Fast-food giants, McDonald’s and Chipotle Mexican Grill, have announced plans to increase menu prices in California next year as a direct response to the state’s rising minimum wage for fast-food workers, reaching $20 per hour. Both companies unveiled this strategy while reporting their quarterly earnings.
- “McDonald’s and Chipotle to Adjust Menu Prices in California Amid $20 Fast-Food Wages”
- “Rising Costs Prompt Fast-Food Giants to Increase Menu Prices, Impacting Consumer Dining Habits”
- “California’s Compromise on Fast-Food Wages Spurs Wage Hikes and Price Adjustments in the Restaurant Industry”
While McDonald’s is yet to finalize the extent of the price adjustments, Chipotle anticipates a “mid-to-high single-digit” percentage increase in the state. These decisions come against the backdrop of the ongoing challenge of surging ingredient and labor costs, which have prompted the restaurant industry to incrementally raise prices for more than two years.
Over the past few years, the restaurant industry has grappled with escalating costs, leading to a gradual increase in menu prices. According to the U.S. Bureau of Labor Statistics, food prices for dining out surged by 6% in September compared to the previous year. While diners have grown accustomed to the idea of paying more for their meals, some have started to eat out less frequently to manage their budgets. In this context, McDonald’s noted that consumers with incomes below $45,000 have reduced their visits, contributing to a decrease in the company’s U.S. foot traffic during the quarter.
The state of California witnessed an extended and costly debate between the restaurant industry and labor groups over a bill that aimed to establish a 10-person council governing fast-food chains in the state. The council would have set guidelines for working conditions and wages. Ultimately, a compromise was reached, resulting in the creation of a nine-person council with the authority to establish a minimum wage floor for the fast-food industry in California until 2029.
Starting April 1, fast-food chains with at least 60 national locations will be required to pay their employees a minimum of $20 per hour. Between 2025 and 2029, the council will have the power to annually raise the minimum wage based on the lower of 3.5% or the annual change in the consumer price index.

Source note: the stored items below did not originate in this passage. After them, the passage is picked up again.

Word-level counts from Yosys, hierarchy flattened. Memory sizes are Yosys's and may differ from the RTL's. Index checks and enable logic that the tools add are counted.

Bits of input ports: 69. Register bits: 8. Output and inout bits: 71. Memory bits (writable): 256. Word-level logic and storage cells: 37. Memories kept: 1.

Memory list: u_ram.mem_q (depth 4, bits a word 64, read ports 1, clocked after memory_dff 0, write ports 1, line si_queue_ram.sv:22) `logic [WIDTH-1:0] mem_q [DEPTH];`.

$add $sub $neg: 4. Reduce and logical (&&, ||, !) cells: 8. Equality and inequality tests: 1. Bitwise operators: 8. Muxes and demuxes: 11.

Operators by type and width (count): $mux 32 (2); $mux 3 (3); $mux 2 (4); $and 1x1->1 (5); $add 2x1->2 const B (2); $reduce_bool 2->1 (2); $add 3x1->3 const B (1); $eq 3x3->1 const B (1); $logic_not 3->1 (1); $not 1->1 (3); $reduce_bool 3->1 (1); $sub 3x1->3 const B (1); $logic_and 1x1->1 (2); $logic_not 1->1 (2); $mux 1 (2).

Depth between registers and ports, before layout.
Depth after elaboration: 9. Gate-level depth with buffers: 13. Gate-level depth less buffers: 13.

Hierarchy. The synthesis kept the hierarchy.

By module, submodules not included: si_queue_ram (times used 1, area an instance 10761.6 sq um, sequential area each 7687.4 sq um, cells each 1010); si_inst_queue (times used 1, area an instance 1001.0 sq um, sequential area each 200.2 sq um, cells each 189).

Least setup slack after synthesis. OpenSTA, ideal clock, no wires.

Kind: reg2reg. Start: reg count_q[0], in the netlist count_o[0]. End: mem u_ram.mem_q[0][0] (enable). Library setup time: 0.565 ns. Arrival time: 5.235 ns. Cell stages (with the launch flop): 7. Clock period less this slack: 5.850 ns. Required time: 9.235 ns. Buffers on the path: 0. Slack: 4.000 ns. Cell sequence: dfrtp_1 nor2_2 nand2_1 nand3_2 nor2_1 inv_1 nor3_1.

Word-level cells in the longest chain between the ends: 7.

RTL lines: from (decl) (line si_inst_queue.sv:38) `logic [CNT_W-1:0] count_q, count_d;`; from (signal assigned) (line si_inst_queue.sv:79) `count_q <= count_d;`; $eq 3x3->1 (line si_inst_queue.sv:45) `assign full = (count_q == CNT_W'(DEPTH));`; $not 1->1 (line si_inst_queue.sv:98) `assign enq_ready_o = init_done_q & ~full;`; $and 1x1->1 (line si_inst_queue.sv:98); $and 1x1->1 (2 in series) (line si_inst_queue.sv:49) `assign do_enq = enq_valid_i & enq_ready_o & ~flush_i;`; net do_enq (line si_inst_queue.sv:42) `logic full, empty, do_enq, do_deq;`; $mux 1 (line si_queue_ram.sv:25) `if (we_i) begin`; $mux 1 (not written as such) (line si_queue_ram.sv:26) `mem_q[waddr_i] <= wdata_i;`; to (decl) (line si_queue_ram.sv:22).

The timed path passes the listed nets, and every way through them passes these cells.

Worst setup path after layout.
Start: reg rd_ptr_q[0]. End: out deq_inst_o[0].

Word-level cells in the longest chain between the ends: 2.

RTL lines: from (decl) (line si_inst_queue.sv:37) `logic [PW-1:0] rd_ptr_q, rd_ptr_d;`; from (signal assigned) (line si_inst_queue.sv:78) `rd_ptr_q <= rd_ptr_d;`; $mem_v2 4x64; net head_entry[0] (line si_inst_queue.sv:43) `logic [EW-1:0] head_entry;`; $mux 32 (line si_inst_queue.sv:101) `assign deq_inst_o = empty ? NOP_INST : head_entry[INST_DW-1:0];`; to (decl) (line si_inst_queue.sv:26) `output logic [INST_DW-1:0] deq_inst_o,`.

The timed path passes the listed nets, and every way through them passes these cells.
`config.mk`:
```
export PLATFORM = sky130hd
export DESIGN_NAME = sqrt_result_pack_flat
export DESIGN_NICKNAME = d
export VERILOG_FILES = /design/src/rtl/sqrt_result_pack_if.sv /design/src/rtl/sqrt_result_pack.sv /design/src/flat_wrapper.sv
export SDC_FILE = /design/constraint.sdc
export NUM_CORES = 1
export LEC_CHECK = 0
export CAP_MARGIN = 20
export CORE_AREA = 4 4 83 85
export CTS_CLUSTER_DIAMETER = 60
export CTS_CLUSTER_SIZE = 28
export DETAILED_ROUTE_END_ITERATION = 10
export DIE_AREA = 0 0 87 89
export PLACE_DENSITY = 0.64
export SETUP_SLACK_MARGIN = 0.05
export SLEW_MARGIN = 20
export SYNTH_ARGS = -nofsm -noshare
export SYNTH_HDL_FRONTEND = slang
export SYNTH_SLANG_ARGS = --single-unit
```
`constraint.sdc`:
```
create_clock -name clk -period 1.89 [get_ports clk]
set_input_delay 0.378 -clock clk [delete_from_list [all_inputs] [get_ports clk]]
set_output_delay 0.378 -clock clk [all_outputs]
set_load 0.01 [all_outputs]
```
`src/rtl/sqrt_result_pack_if.sv`:
```
// Bundle for the sqrt result capture inputs and the packed-word valid/ready output.
// The master modport belongs to the producer/consumer side and the slave modport to the packer.
interface sqrt_result_pack_if #(
    parameter int DEPTH = 2,
    parameter int AW    = 1
);
    logic          it_valid;
    logic          result;
    logic          sign_in;
    logic [6:0]    exp_in;
    logic [10:0]   mant_in;
    logic          is_nan_in;
    logic          is_pinf_in;
    logic          is_ninf_in;
    logic          flush;
    logic          out_ready;
    logic          out_valid;
    logic [15:0]   out_data;
    logic [AW:0]   level;
    logic          overflow;
    logic          range_err;

    modport master (
        output it_valid, result, sign_in, exp_in, mant_in,
               is_nan_in, is_pinf_in, is_ninf_in, flush, out_ready,
        input  out_valid, out_data, level, overflow, range_err
    );

    modport slave (
        input  it_valid, result, sign_in, exp_in, mant_in,
               is_nan_in, is_pinf_in, is_ninf_in, flush, out_ready,
        output out_valid, out_data, level, overflow, range_err
    );
endinterface

```
`src/rtl/sqrt_result_pack.sv`:
```
// Captures finished sqrt results, packs them into binary16 and queues them in a
// small FIFO behind a valid/ready port, since the sqrt stage cannot be stalled.
module sqrt_result_pack #(
    parameter int DEPTH = 2,
    parameter int AW    = 1
) (
    input logic               clk,
    input logic               rst_n,
    sqrt_result_pack_if.slave bus
);
    localparam logic [AW:0] FULL_LEVEL = (AW + 1)'(DEPTH);

    logic              w_capture;
    logic              w_push;
    logic              w_pop;
    logic              w_full;
    logic              w_write;
    logic              w_out_valid;
    logic              w_range_hi;
    logic              w_range_lo;
    logic signed [6:0] w_exp;
    logic        [6:0] w_biased;
    logic       [15:0] w_packed;

    logic       [15:0] r_mem [DEPTH];
    logic     [AW-1:0] r_wr_ptr;
    logic     [AW-1:0] r_rd_ptr;
    logic       [AW:0] r_level;
    logic              r_overflow;
    logic              r_range_err;

    assign w_exp    = bus.exp_in;
    assign w_biased = bus.exp_in + 7'd15;

    // NOTE: every output of a combinational block gets a default first, so no path can infer a latch.
    always_comb begin
        w_range_hi = 1'b0;
        w_range_lo = 1'b0;
        w_packed   = '0;
        if (bus.is_nan_in || bus.is_ninf_in) begin
            w_packed = {bus.sign_in, 5'h1F, 1'b1, bus.mant_in[8:0]};
        end else if (bus.is_pinf_in) begin
            w_packed = 16'h7C00;
        end else if (w_exp == -7'sd15) begin
            w_packed = {bus.sign_in, 5'h00, bus.mant_in[9:0]};
        end else if (w_exp > 7'sd15) begin
            w_packed   = {bus.sign_in, 15'h7C00};
            w_range_hi = 1'b1;
        end else if (w_exp < -7'sd15) begin
            w_packed   = {bus.sign_in, 15'h0000};
            w_range_lo = 1'b1;
        end else begin
            w_packed = {bus.sign_in, w_biased[4:0], bus.mant_in[9:0]};
        end
    end

    // A held result with it_valid low is the idle special hold, not a new operation.
    assign w_capture   = bus.result & bus.it_valid;
    assign w_out_valid = (r_level != '0);
    assign w_full      = (r_level == FULL_LEVEL);
    assign w_push      = w_capture & ~bus.flush;
    assign w_pop       = w_out_valid & bus.out_ready & ~bus.flush;
    assign w_write     = w_push & (~w_full | w_pop);

    // NOTE: sequential state uses non-blocking assignments so every register samples pre-edge values.
    always_ff @(posedge clk or negedge rst_n) begin
        if (!rst_n) begin
            r_wr_ptr    <= '0;
            r_rd_ptr    <= '0;
            r_level     <= '0;
            r_overflow  <= 1'b0;
            r_range_err <= 1'b0;
        end else begin
            if (bus.flush) begin
                r_wr_ptr <= '0;
                r_rd_ptr <= '0;
                r_level  <= '0;
            end else begin
                if (w_write) r_wr_ptr <= r_wr_ptr + AW'(1);
                if (w_pop)   r_rd_ptr <= r_rd_ptr + AW'(1);
                if (w_write && !w_pop)      r_level <= r_level + (AW + 1)'(1);
                else if (!w_write && w_pop) r_level <= r_level - (AW + 1)'(1);
            end
            if (w_push && w_full && !w_pop)            r_overflow  <= 1'b1;
            if (w_capture && (w_range_hi || w_range_lo)) r_range_err <= 1'b1;
        end
    end

    // NOTE: storage is reset too, so nothing stale can ever appear on out_data after reset.
    always_ff @(posedge clk or negedge rst_n) begin
        if (!rst_n) begin
            for (int i = 0; i < DEPTH; i++) r_mem[i] <= '0;
        end else if (w_write) begin
            r_mem[r_wr_ptr] <= w_packed;
        end
    end

    assign bus.out_valid = w_out_valid;
    assign bus.out_data  = w_out_valid ? r_mem[r_rd_ptr] : 16'h0000;
    assign bus.level     = r_level;
    assign bus.overflow  = r_overflow;
    assign bus.range_err = r_range_err;
endmodule
```
`src/flat_wrapper.sv`:
```
// flat-port wrapper written by rule: the top's interface ports become plain ports
module sqrt_result_pack_flat 
#(
    parameter int DEPTH = 2,
    parameter int AW    = 1
)
  (clk, rst_n, bus_it_valid, bus_result, bus_sign_in, bus_exp_in, bus_mant_in, bus_is_nan_in, bus_is_pinf_in, bus_is_ninf_in, bus_flush, bus_out_ready, bus_out_valid, bus_out_data, bus_level, bus_overflow, bus_range_err);
  sqrt_result_pack_if #(.DEPTH(DEPTH), .AW(AW)) bus_i ();
  input logic clk;
  input logic rst_n;
  input wire logic [$bits(bus_i.it_valid)-1:0] bus_it_valid;
  input wire logic [$bits(bus_i.result)-1:0] bus_result;
  input wire logic [$bits(bus_i.sign_in)-1:0] bus_sign_in;
  input wire logic [$bits(bus_i.exp_in)-1:0] bus_exp_in;
  input wire logic [$bits(bus_i.mant_in)-1:0] bus_mant_in;
  input wire logic [$bits(bus_i.is_nan_in)-1:0] bus_is_nan_in;
  input wire logic [$bits(bus_i.is_pinf_in)-1:0] bus_is_pinf_in;
  input wire logic [$bits(bus_i.is_ninf_in)-1:0] bus_is_ninf_in;
  input wire logic [$bits(bus_i.flush)-1:0] bus_flush;
  input wire logic [$bits(bus_i.out_ready)-1:0] bus_out_ready;
  output wire logic [$bits(bus_i.out_valid)-1:0] bus_out_valid;
  output wire logic [$bits(bus_i.out_data)-1:0] bus_out_data;
  output wire logic [$bits(bus_i.level)-1:0] bus_level;
  output wire logic [$bits(bus_i.overflow)-1:0] bus_overflow;
  output wire logic [$bits(bus_i.range_err)-1:0] bus_range_err;
  assign bus_i.it_valid = bus_it_valid;
  assign bus_i.result = bus_result;
  assign bus_i.sign_in = bus_sign_in;
  assign bus_i.exp_in = bus_exp_in;
  assign bus_i.mant_in = bus_mant_in;
  assign bus_i.is_nan_in = bus_is_nan_in;
  assign bus_i.is_pinf_in = bus_is_pinf_in;
  assign bus_i.is_ninf_in = bus_is_ninf_in;
  assign bus_i.flush = bus_flush;
  assign bus_i.out_ready = bus_out_ready;
  assign bus_out_valid = bus_i.out_valid;
  assign bus_out_data = bus_i.out_data;
  assign bus_level = bus_i.level;
  assign bus_overflow = bus_i.overflow;
  assign bus_range_err = bus_i.range_err;
  sqrt_result_pack #(.DEPTH(DEPTH), .AW(AW)) u_core (.clk(clk), .rst_n(rst_n), .bus(bus_i));
endmodule
```
## Word-level counts from Yosys, hierarchy flattened

Index checks and enable logic that the tools add are counted.

- Order comparisons: 5
- Muxes and demuxes: 28
- Bitwise gates (word level): 10
- Add/subtract/negate cells: 5
- Reduce and logical (&&, ||, !) cells: 14
- Eq/ne operators: 2

Operators by type and width:

| operator | count |
|---|---|
| 16-bit two-way mux | 7 |
| 15-bit two-way mux | 3 |
| 32-bit bitwise mux | 1 |
| 16-bit demux with 1-bit select | 1 |
| 1-bit two-way mux | 13 |
| 7-bit by 5-bit == test with 1-bit output (second input constant) | 1 |
| 7-bit by 5-bit greater-than comparator with 1-bit output (second input constant) | 1 |
| 7-bit by 5-bit less-than comparator with 1-bit output (second input constant) | 1 |
| 1-bit logical AND | 6 |
| 2-bit two-way mux | 3 |
| 2-bit nonzero test | 3 |
| 5-bit by 4-bit adder with 5-bit output (second input constant) | 1 |
| 1-bit bitwise AND | 5 |
| 2-bit greater-or-equal comparator (second input constant) | 2 |
| 1-bit inverter with 2-bit output | 2 |
| 3-bit nonzero test | 1 |
| 1-bit adder (second input constant) | 2 |
| 2-bit by 1-bit adder with 2-bit output (second input constant) | 1 |
| 2-bit == test (second input constant) | 1 |
| 1-bit zero test | 2 |
| 1-bit logical OR | 2 |
| 2-bit by 1-bit less-than comparator with 1-bit output (second input constant) | 1 |
| 1-bit inverter | 2 |
| 2-bit by 1-bit subtractor with 2-bit output (second input constant) | 1 |
| 1-bit OR | 1 |

- Word-level logic and storage cells: 71
- Bits in registers: 38
- Output and inout port bits: 21
- Input bits: 28

## Logic depth before layout (Yosys ltp)

- Depth after elaboration: 10
- Mapped depth: 7
- Depth with buffers taken out: 6

## Worst setup path after synthesis

No wires, ideal clock.

- Path kind: input port to flip-flop
- From: input bus_exp_in[0]
- To: register u_core.r_mem[0] (netlist bit)
- Stages on the path: 5
- Arrival time: 1.911 ns
- Path buffers: 1
- Data required time: 1.764 ns
- Library setup time: 0.126 ns
- Path slack: -0.147 ns
- Cells stage by stage: or3_4 -> or4b_4 -> a311oi_4 -> buf_6 -> o21ai_0

- Longest elaborated chain between the ends: 7
- Elaborated cells between the ends (all ways): 9
- Those cells by class: order compare (2); eq/ne (1); mux (6)

RTL lines:

| item | line | RTL |
|---|---|---|
| from (decl) | flat_wrapper.sv:14 | `input wire logic [$bits(bus_i.exp_in)-1:0] bus_exp_in;` |
| 7-bit by 5-bit less-than comparator with 1-bit output | sqrt_result_pack.sv:49 | `end else if (w_exp < -7'sd15) begin` |
| 15-bit two-way mux | sqrt_result_pack.sv:49 |  |
| 15-bit two-way mux | sqrt_result_pack.sv:46 | `end else if (w_exp > 7'sd15) begin` |
| 15-bit two-way mux * | sqrt_result_pack.sv:44 | `end else if (w_exp == -7'sd15) begin` |
| 16-bit two-way mux * | sqrt_result_pack.sv:42 | `end else if (bus.is_pinf_in) begin` |
| 16-bit two-way mux * | sqrt_result_pack.sv:40 | `if (bus.is_nan_in \|\| bus.is_ninf_in) begin` |
| 32-bit bitwise mux * | sqrt_result_pack.sv:94 | `r_mem[r_wr_ptr] <= w_packed;` |
| to (signal, indexed assignment) | sqrt_result_pack.sv:94 |  |
| to (decl) | sqrt_result_pack.sv:25 | `logic [15:0] r_mem [DEPTH];` |

Mark *: on every way between the ends. The rest lies on a longest branch, timed or not.
A chain may end at the register's enable or synchronous reset.

## Final worst setup path

Ends and elaborated chain as after synthesis.

==> results.sh <==
export IMPL_power_density_nw_per_um2=680.8
export IMPL_critPathKind="primary input to flop"
export IMPL_power_switching_mw=0.6281
export IMPL_clock_fmax_ghz=0.5366
export IMPL_p_seq_frac=0.471
export IMPL_setup_viol=0
export IMPL_postLayoutCellArea_um2=3183
export IMPL_grt_max_degree=39
export IMPL_cts_tree="yes"
export IMPL_required_ns=2.08
export IMPL_crit_start="bus_exp_in[0]"
export IMPL_status="complete, no violations"
export IMPL_grt_pass1_wl_um=9632
export IMPL_drt_total_wl_um=5677
export IMPL_synth_distinct_cells=40
export IMPL_vias_per_cell=5.060
export IMPL_fin_skew_ns=0.006338
export IMPL_grt_pass1_vias=2060
export IMPL_antenna_found_initial=0
export IMPL_hold_viol=0
export IMPL_overflow=0
export IMPL_rsz0062_at_grt="true"
export IMPL_critPathCaptureType="flop"
export IMPL_clockBufferDepth=2
export IMPL_synth_edf_count=0
export IMPL_synth_ff_type="dfrtp_1"
export IMPL_ant_nets=0
export IMPL_track_usage=0.1579
export IMPL_syn_area_per_cell_um2=9.157
export IMPL_clkPwrFrac=0.271
export IMPL_arrival_ns=2.05
export IMPL_htreeDepth=2
export IMPL_rows=29
export IMPL_leakage_nw=1.409
export IMPL_sw_frac_of_total=0.2899
export IMPL_worstMarginPinSlew_ns=0.4984
export IMPL_internal_power_mw=1.539
export IMPL_place_area_um2=2910
export IMPL_cts_root_buf="clkbuf_8"
export IMPL_synth_area_um2=2097
export IMPL_drive_gt1_frac=0.3219
export IMPL_hold_class="primary input to async pin"
export IMPL_cts_sinks=38
export IMPL_n_antenna_cell=0
export IMPL_slew_viol_final=0
export IMPL_clock_latency_ns=0.29
export IMPL_vdd_ir_drop_worst_v=0.0002963
export IMPL_drc_errors=0
export IMPL_numPortBuffers=47
export IMPL_power_frac_comb=0.258
export IMPL_r2r_start="u_core.bus.level[0]$_DFFE_PN0P_"
export IMPL_reg2reg_depth=5
export IMPL_place_ws_ns=-0.5503
export IMPL_numCtsBuffers=5
export IMPL_r2r_slack_ns=0.18
export IMPL_async_reset_ff_frac=1.000
export IMPL_worstSetupEndpoint="u_core.r_mem[0]$_DFFE_PN0P_"
export IMPL_syn_instance_count=229
export IMPL_finalSetupTns_ns=0
export IMPL_vias=2009
export IMPL_yosysWarnings=0
export IMPL_io_pins=49
export IMPL_synth_ff_latch_count=38
export IMPL_synth_nets=260
export IMPL_setup_slack_ns=0.02656
export IMPL_drv_cap=0
export IMPL_start_util=0.3380
export IMPL_die_w_um=87
export IMPL_reg2reg_to="u_core.r_mem[0]$_DFFE_PN0P_"
export IMPL_hold_buffers=0
export IMPL_cp_start_kind="primary input"
export IMPL_drt_pre_antenna_iters=4
export IMPL_wl_per_cell_um=14.30
export IMPL_seq_area_frac_synth=0.4535
export IMPL_die_h_um=89
export IMPL_post_route_util=0.5130
export IMPL_fin_crit_ns=1.863
export IMPL_slew_headroom=0.6677
export IMPL_core_area_um2=6205
export IMPL_fin_crit_sh=0.9859
export IMPL_place_hpwl_um=4004
export IMPL_path_max_fanout=5
export IMPL_path_clk_slew_ns=0.08
export IMPL_drt_iter0_drc=81
export IMPL_dieArea_um2=7743
export IMPL_finalWeightedCongestion=0.7838
export IMPL_syn2layout_area_growth_pct=51.79
export IMPL_final_nets=350
## state kept, by name (all words and copies together), names as in the netlist
name,cells
u_core.bus.level,2
u_core.r_rd_ptr,1
u_core.r_wr_ptr,1
u_core.bus.overflow,1
u_core.r_mem,32
u_core.bus.range_err,1
## final cells by class
| class | instances | area (um^2) |
|---|---|---|
| fill | 581 | 3022 |
| tap | 77 | 96.34 |
| sequential | 38 | 950.9 |
| inverter | 9 | 33.78 |
| timing repair buffer | 95 | 874.6 |
| clock buffer | 6 | 82.58 |
| clock inverter | 2 | 12.51 |
| multi-input combinational | 170 | 1132 |
## synth_stat cells, types with 4 or more instances
| master | instances | area share |
|---|---|---|
| nand2_1 | 45 | 0.081 |
| dfrtp_1 | 38 | 0.45 |
| o21ai_0 | 26 | 0.062 |
| nor2_1 | 25 | 0.045 |
| mux2i_1 | 16 | 0.076 |
| inv_1 | 9 | 0.016 |
| a31oi_1 | 6 | 0.018 |
| clkbuf_1 | 6 | 0.011 |
| a21oi_1 | 4 | 0.0095 |
| mux2_2 | 4 | 0.021 |
| o22a_1 | 4 | 0.017 |
## critical path: stages
cell and delay, ns:
buf_6 0.10, or3_4 0.38, or4b_4 0.55, a311oi_4 0.23
buf_6 0.16, buf_12 0.11, buf_12 0.11, o21ai_2 0.05
## repair_timing
action | in CTS | in global routing
setup buffers | 9 | 1
pin swaps | 22 | 4
gates cloned | 3 | 0
setup endpoints to repair | 38 | 30
resized for setup | 92 | 15
## cells in the final DEF (no fill, tap or decap), types with 6 or more instances in the layout
| cell | instances |
|---|---|
| dlygate4sd2_1 | 7 |
| buf_4 | 37 |
| nor2_1 | 23 |
| mux2i_1 | 14 |
| o21ai_0 | 8 |
| inv_1 | 9 |
| buf_6 | 8 |
| a31oi_1 | 6 |
| dfrtp_1 | 38 |
| clkdlybuf4s50_1 | 23 |
| clkbuf_8 | 6 |
| nand2_1 | 45 |
| o21ai_2 | 18 |
## how the worst min path moves through the flow
stage               slack (ns)                            start                         endpoint
finish                    0.14                            rst_n      u_core.r_mem[1]$_DFFE_PN0P_
CTS                       0.16                            rst_n     u_core.r_mem[28]$_DFFE_PN0P_
global route              0.19                            rst_n  u_core.bus.overflow$_DFFE_PN0P_
global placement          0.45                            rst_n  u_core.bus.overflow$_DFFE_PN0P_
floorplan                 0.08                            rst_n  u_core.bus.level[0]$_DFFE_PN0P_
detailed placement        0.46  u_core.bus.overflow$_DFFE_PN0P_  u_core.bus.overflow$_DFFE_PN0P_
## through the flow
stage               instances  hold WS [ns]  total power, mW
finish                    397        0.1359            2.167
detailed placement        380        0.4553            1.523
CTS                       400        0.1584            2.197
floorplan                 229       0.08241            1.259
global route              397        0.1855            2.288
global placement          380        0.4531            1.506
## logic make-up after synthesis
group           share of synthesized area
buf+inv                           0.05370
simple gates                       0.1981
flops                              0.4535
fa+ha+maj                         0.01790
compound gates                     0.1706
xor+xnor                         0.008355
mux                               0.09785
## power by group through the flow
stage / combinational (mW) / sequential [mW] / clock (mW)
2_1_floorplan: 0.249 / 1.01 / 0
3_3_place_gp: 0.485 / 1.02 / 0
3_5_place_dp: 0.495 / 1.03 / 0
4_1_cts: 0.585 / 1.01 / 0.598
5_1_grt: 0.624 / 1.03 / 0.629
6_report: 0.559 / 1.02 / 0.588
## per-layer routing
| layer | track usage | wire length [um] | up-vias |
|---|---|---|---|
| met1 | 0.1917 | 2456 | 960 |
| met2 | 0.2843 | 2859 | 60 |
| met5 | 0 | 0 | - |
| met3 | 0.02673 | 271 | 9 |
| met4 | 0.05099 | 91 | 0 |
| li1 | - | - | 980 |
Note: power is estimated with default switching activity, not from simulation.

For Chipotle, the new wage floor implies an approximate 18% increase in its wages. Currently, the chain’s average wage in California stands at $17 per hour. As a result, Chipotle customers in the state will see higher prices for their burritos and bowls. California is home to roughly 15% of Chipotle’s restaurants, including the company’s headquarters. In response to rising costs, Chipotle has already implemented four price increases since June 2021, with the most recent hike of 3% occurring in October.
While price increases will be one approach to mitigate the impact of increased labor costs, McDonald’s will also explore ways to enhance productivity and reduce restaurant-level expenses, as stated by CEO Chris Kempczinski. It is worth noting that unlike Chipotle, which predominantly owns its locations, a substantial portion of McDonald’s California restaurants are operated by franchisees. These franchisees have the autonomy to set prices, although the company provides guidance on the most effective pricing strategy. The impact of the wage hike on franchisee cash flow in California remains uncertain but is anticipated to be challenging in the short term.
Despite the immediate challenges, McDonald’s views the higher wages as a potential long-term advantage for its business. CEO Chris Kempczinski sees an opportunity to leverage their position and accelerate growth in California relative to competitors.